Hierarchical Microfluidic Epitaxy of Sn4+‐Stabilized Core–Shell Perovskites with Lead‐Free Double Perovskite Shells for Highly Efficient and Ultra‐Stable Emission

Abstract Colloidal lead halide perovskite (LHP) nanocrystals (NCs) exhibit promising potential in photovoltaics and optoelectronics owing to their unique photophysical properties. Their practical applications remain limited by challenges, including uncontrolled instantaneous nucleation in conventional synthesis, intrinsic structural instability, and lead toxicity risks. Herein, a multistage microfluidic‐based epitaxial growth strategy is presented to achieve precise multilevel control over the structural parameters and core–shell configurations of CsPbBr 3 NCs.

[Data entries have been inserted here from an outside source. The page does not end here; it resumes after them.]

`config.mk`:
```
export PLATFORM = sky130hd
export DESIGN_NAME = configurable_sec_ecc_codec
export DESIGN_NICKNAME = d
export VERILOG_FILES = /design/src/design/csec_pkg.sv /design/src/design/csec_core.sv /design/src/design/configurable_sec_ecc_codec.sv
export SDC_FILE = /design/constraint.sdc
export NUM_CORES = 1
export LEC_CHECK = 0
export ABC_CLOCK_PERIOD_IN_PS = 10640
export BUFFER_PORTS_ARGS = -buffer_cell sky130_fd_sc_hd__buf_2
export CORE_MARGIN = 5
export CORE_UTILIZATION = 50
export CTS_CLUSTER_DIAMETER = 60
export CTS_CLUSTER_SIZE = 25
export DETAILED_ROUTE_END_ITERATION = 16
export PLACE_DENSITY_LB_ADDON = 0.12
export SETUP_SLACK_MARGIN = 0.5
export SLEW_MARGIN = 20
export SYNTH_ARGS = -nofsm -noshare
export SYNTH_HDL_FRONTEND = slang
export SYNTH_SLANG_ARGS = --single-unit
```
`constraint.sdc`:
```
create_clock -name clk_i -period 10.64 [get_ports clk_i]
set_input_delay 1.596 -clock clk_i [delete_from_list [all_inputs] [get_ports clk_i]]
set_output_delay 1.596 -clock clk_i [all_outputs]
set_load 0.03 [all_outputs]
```
`src/design/csec_pkg.sv`:
```
// ----------------------------------------------------------------------------
// csec_pkg: shared types and constants of the configurable SEC codec
// Holds the fixed field widths, the command and status codes, the register
// file type, and the result item that the codec core hands to the top level.
// ----------------------------------------------------------------------------
package csec_pkg;

  // Fixed field widths of the item ports.
  localparam int unsigned WordW     = 32;
  localparam int unsigned CheckW    = 8;
  localparam int unsigned StatusW   = 2;

  // Check-row register file: eight rows, indexed by a 4-bit write index so
  // that writes beyond the last row can be seen and dropped.
  localparam int unsigned RowCount  = 8;
  localparam int unsigned RowIdxW   = 3;
  localparam int unsigned CfgIndexW = 4;

  // Operation carried by each input item.
  typedef enum logic {
    CMD_ENCODE = 1'b0,
    CMD_CHECK  = 1'b1
  } csec_cmd_e;

  // Outcome of a check.
  typedef enum logic [StatusW-1:0] {
    STATUS_CLEAN     = 2'd0,
    STATUS_CORRECTED = 2'd1,
    STATUS_UNCORR    = 2'd2
  } csec_status_e;

  typedef logic [RowCount-1:0][WordW-1:0] row_array_t;

  // One result item.
  typedef struct packed {
    logic [WordW-1:0]  data_out;
    logic [CheckW-1:0] check_out;
    logic [CheckW-1:0] syndrome;
    csec_status_e      status;
  } csec_result_t;

  // Mask with the low `count` bits of a check byte set.
  function automatic logic [CheckW-1:0] check_mask(input int unsigned count);
    logic [CheckW-1:0] mask;
    mask = '0;
    for (int unsigned r = 0; r < CheckW; r++) begin
      mask[r] = (r < count);
    end
    return mask;
  endfunction

  // Mask with the low `count` bits of a data word set.
  function automatic logic [WordW-1:0] word_mask(input int unsigned count);
    logic [WordW-1:0] mask;
    mask = '0;
    for (int unsigned i = 0; i < WordW; i++) begin
      mask[i] = (i < count);
    end
    return mask;
  endfunction

endpackage

```
`src/design/csec_core.sv`:
```
// ----------------------------------------------------------------------------
// csec_core: combinational encode / check-and-correct datapath
// Computes check bits from the configured rows, forms the syndrome, matches
// it against the data columns and then the check-bit unit vectors, and
// builds the corrected result item.
// ----------------------------------------------------------------------------
module csec_core #(
  parameter int unsigned PARITY_BITS = 7,
  parameter int unsigned DATA_BITS   = 32
) (
  input  csec_pkg::row_array_t              rows_i,
  input  csec_pkg::csec_cmd_e               cmd_i,
  input  logic [csec_pkg::WordW-1:0]        data_i,
  input  logic [csec_pkg::CheckW-1:0]       rcv_i,
  output csec_pkg::csec_result_t            result_o
);

  localparam logic [csec_pkg::CheckW-1:0] CheckMask = csec_pkg::check_mask(PARITY_BITS);
  localparam logic [csec_pkg::WordW-1:0]  WordMask  = csec_pkg::word_mask(DATA_BITS);

  logic [csec_pkg::CheckW-1:0] calc;
  logic [csec_pkg::CheckW-1:0] rcv_masked;
  logic [csec_pkg::CheckW-1:0] syn;
  logic [csec_pkg::WordW-1:0]  col_match;
  logic [csec_pkg::WordW-1:0]  data_flip;
  logic                        data_hit;
  logic                        unit_hit;
  logic [csec_pkg::CheckW-1:0] check_flip;

  // Recompute the check bits: each is the parity of the data under its row.
  always_comb begin
    for (int unsigned r = 0; r < csec_pkg::CheckW; r++) begin
      calc[r] = CheckMask[r] & (^(data_i & rows_i[r] & WordMask));
    end
  end

  // The syndrome exists only in check mode.
  assign rcv_masked = rcv_i & CheckMask;
  assign syn        = (cmd_i == csec_pkg::CMD_CHECK) ? (rcv_masked ^ calc) : '0;

  // Compare the syndrome with every data column in parallel.
  always_comb begin
    logic [csec_pkg::CheckW-1:0] col;
    for (int unsigned i = 0; i < csec_pkg::WordW; i++) begin
      for (int unsigned r = 0; r < csec_pkg::CheckW; r++) begin
        col[r] = rows_i[r][i] & CheckMask[r];
      end
      col_match[i] = WordMask[i] && (syn != '0) && (col == syn);
    end
  end

  // The lowest matching data bit wins.
  assign data_flip = col_match & (~col_match + csec_pkg::WordW'(1));
  assign data_hit  = |col_match;

  // Otherwise a single set syndrome bit points at a check bit.
  assign unit_hit   = !data_hit && (syn != '0) &&
                      ((syn & (syn - csec_pkg::CheckW'(1))) == '0);
  assign check_flip = unit_hit ? syn : '0;

  // Assemble the result item.
  always_comb begin
    result_o.data_out  = data_i ^ data_flip;
    result_o.check_out = (cmd_i == csec_pkg::CMD_CHECK) ? (rcv_masked ^ check_flip) : calc;
    result_o.syndrome  = syn;
    if (syn == '0) begin
      result_o.status = csec_pkg::STATUS_CLEAN;
    end else if (data_hit || unit_hit) begin
      result_o.status = csec_pkg::STATUS_CORRECTED;
    end else begin
      result_o.status = csec_pkg::STATUS_UNCORR;
    end
  end

endmodule

```
`src/design/configurable_sec_ecc_codec.sv`:
```
// ----------------------------------------------------------------------------
// configurable_sec_ecc_codec: single-error-correcting codec with programmable
// parity-check rows
// Input register, one combinational encode/check pass, result register.
// ----------------------------------------------------------------------------
// Usage:
//   The config channel (cfg_valid_i/cfg_ready_o, cfg_index_i, cfg_data_i)
//   writes check row 0..7; ready is always high and writes to an index of
//   eight or more are dropped. Rows must be changed only while no item is
//   in flight; the block itself does not enforce this.
//   Each input item (cmd_i, data_in_i, received_check_i) either encodes a
//   data word or checks and corrects it, and produces exactly one result
//   item (data_out_o, check_out_o, syndrome_o, status_o).
//   An accepted item passes through the input register and then the result
//   register before it is presented on the output.
//   Throughput is one item per cycle unless the receiver stalls, set by the
//   single pass of XOR trees and column compares between the two registers.
//   When the receiver stalls, the result register holds its item and the
//   input register still takes one more item; in_ready_o falls only when
//   both are full. Reset clears the rows to zero and empties both stages.
// ----------------------------------------------------------------------------
module configurable_sec_ecc_codec #(
  parameter int unsigned PARITY_BITS = 7,
  parameter int unsigned DATA_BITS   = 32
) (
  input  logic                              clk_i,
  input  logic                              rst_ni,
  // Configuration write channel
  input  logic                              cfg_valid_i,
  output logic                              cfg_ready_o,
  input  logic [csec_pkg::CfgIndexW-1:0]    cfg_index_i,
  input  logic [csec_pkg::WordW-1:0]        cfg_data_i,
  // Input item channel
  input  logic                              in_valid_i,
  output logic                              in_ready_o,
  input  logic                              cmd_i,
  input  logic [csec_pkg::WordW-1:0]        data_in_i,
  input  logic [csec_pkg::CheckW-1:0]       received_check_i,
  // Result item channel
  output logic                              out_valid_o,
  input  logic                              out_ready_i,
  output logic [csec_pkg::WordW-1:0]        data_out_o,
  output logic [csec_pkg::CheckW-1:0]       check_out_o,
  output logic [csec_pkg::CheckW-1:0]       syndrome_o,
  output logic [csec_pkg::StatusW-1:0]      status_o
);

  localparam logic [csec_pkg::CheckW-1:0] CheckMask = csec_pkg::check_mask(PARITY_BITS);

  csec_pkg::row_array_t          rows_q;
  logic                          s1_valid_q;
  csec_pkg::csec_cmd_e           cmd_q;
  logic [csec_pkg::WordW-1:0]    data_q;
  logic [csec_pkg::CheckW-1:0]   rcv_q;
  logic                          out_valid_q;
  csec_pkg::csec_result_t        out_q;
  csec_pkg::csec_result_t        result_d;
  logic                          s1_advance;
  logic                          in_accept;

  // Check-row registers.
  assign cfg_ready_o = 1'b1;

  always_ff @(posedge clk_i or negedge rst_ni) begin
    if (!rst_ni) begin
      rows_q <= '0;
    end else if (cfg_valid_i && (cfg_index_i < csec_pkg::CfgIndexW'(csec_pkg::RowCount))) begin
      rows_q[cfg_index_i[csec_pkg::RowIdxW-1:0]] <= cfg_data_i;
    end
  end

  // Handshake: stage one moves on whenever the result register is free or
  // being emptied.
  assign s1_advance = s1_valid_q && (!out_valid_q || out_ready_i);
  assign in_ready_o = !s1_valid_q || s1_advance;
  assign in_accept  = in_valid_i && in_ready_o;

  // Input register.
  always_ff @(posedge clk_i or negedge rst_ni) begin
    if (!rst_ni) begin
      s1_valid_q <= 1'b0;
    end else if (in_ready_o) begin
      s1_valid_q <= in_valid_i;
    end
  end

  always_ff @(posedge clk_i) begin
    if (in_accept) begin
      cmd_q  <= csec_pkg::csec_cmd_e'(cmd_i);
      data_q <= data_in_i;
      rcv_q  <= received_check_i;
    end
  end

  // Encode / check datapath.
  csec_core #(
    .PARITY_BITS (PARITY_BITS),
    .DATA_BITS   (DATA_BITS)
  ) u_core (
    .rows_i   (rows_q),
    .cmd_i    (cmd_q),
    .data_i   (data_q),
    .rcv_i    (rcv_q),
    .result_o (result_d)
  );

  // Result register.
  always_ff @(posedge clk_i or negedge rst_ni) begin
    if (!rst_ni) begin
      out_valid_q <= 1'b0;
    end else if (s1_advance) begin
      out_valid_q <= 1'b1;
    end else if (out_ready_i) begin
      out_valid_q <= 1'b0;
    end
  end

  always_ff @(posedge clk_i) begin
    if (s1_advance) begin
      out_q <= result_d;
    end
  end

  assign out_valid_o = out_valid_q;
  assign data_out_o  = out_q.data_out;
  assign check_out_o = out_q.check_out;
  assign syndrome_o  = out_q.syndrome;
  assign status_o    = out_q.status;

  // Assertions.
  a_clean_zero_syn: assert property (@(posedge clk_i) disable iff (!rst_ni)
    out_valid_q && (out_q.status == csec_pkg::STATUS_CLEAN) |-> out_q.syndrome == '0)
    else $error("clean result with nonzero syndrome");

  a_fixed_has_syn: assert property (@(posedge clk_i) disable iff (!rst_ni)
    out_valid_q && (out_q.status != csec_pkg::STATUS_CLEAN) |-> out_q.syndrome != '0)
    else $error("error status with zero syndrome");

  a_syn_in_range: assert property (@(posedge clk_i) disable iff (!rst_ni)
    out_valid_q |-> ((out_q.syndrome & ~CheckMask) == '0) &&
                    ((out_q.check_out & ~CheckMask) == '0))
    else $error("check bits set above the configured check width");

  a_accept_fills: assert property (@(posedge clk_i) disable iff (!rst_ni)
    in_accept |=> s1_valid_q)
    else $error("accepted item lost from the input register");

  a_stall_holds: assert property (@(posedge clk_i) disable iff (!rst_ni)
    !in_ready_o |-> s1_valid_q && out_valid_q)
    else $error("input stalled while a stage is empty");

endmodule
```
[config.mk]
export PLATFORM = sky130hd
export DESIGN_NAME = bsm_mac_lane
export DESIGN_NICKNAME = d
export VERILOG_FILES = /design/src/rtl/core/bsm_pkg.sv /design/src/rtl/core/bsm_mac_lane.sv
export SDC_FILE = /design/constraint.sdc
export NUM_CORES = 2
export LEC_CHECK = 0
export BUFFER_PORTS_ARGS = -buffer_cell sky130_fd_sc_hd__buf_2
export CAP_MARGIN = 10
export CORE_ASPECT_RATIO = 0.7
export CORE_MARGIN = 4
export CORE_UTILIZATION = 48
export DETAILED_ROUTE_END_ITERATION = 12
export GPL_TIMING_DRIVEN = 1
export PLACE_DENSITY_LB_ADDON = 0.3
export SETUP_SLACK_MARGIN = 0.2
export SYNTH_ARGS = -nofsm -noshare
export SYNTH_HDL_FRONTEND = slang
export SYNTH_SLANG_ARGS = --single-unit
[constraint.sdc]
create_clock -name clock -period 17.2 [get_ports clock]
set_clock_uncertainty 0.1 [all_clocks]
set_input_delay 0.86 -clock clock [delete_from_list [all_inputs] [get_ports clock]]
set_output_delay 0.86 -clock clock [all_outputs]
set_load 0.005 [all_outputs]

By employing a quasi‐1D thermal flow field within microchannels, the nucleation and growth processes of CsPbBr 3 are successfully decoupled. A lead‐free Cs 2 SnBr 6 double perovskite shell is further epitaxially grown on CsPbBr 3 , forming a type‐I band‐aligned core–shell heterostructure. The resulting core–shell nanocrystals demonstrate significantly enhanced optical performance and stability, maintaining intact lattice structures after 75 days of ambient exposure. First‐principles calculations reveal that interfacial Sn 4+ migration reinforces the Pb─Br bonding network and passivates halogen vacancies, thereby improving structural integrity. This microfluidic system achieves 1.48 g h −1 per channel production, offering scalable, eco‐friendly perovskite heterostructures.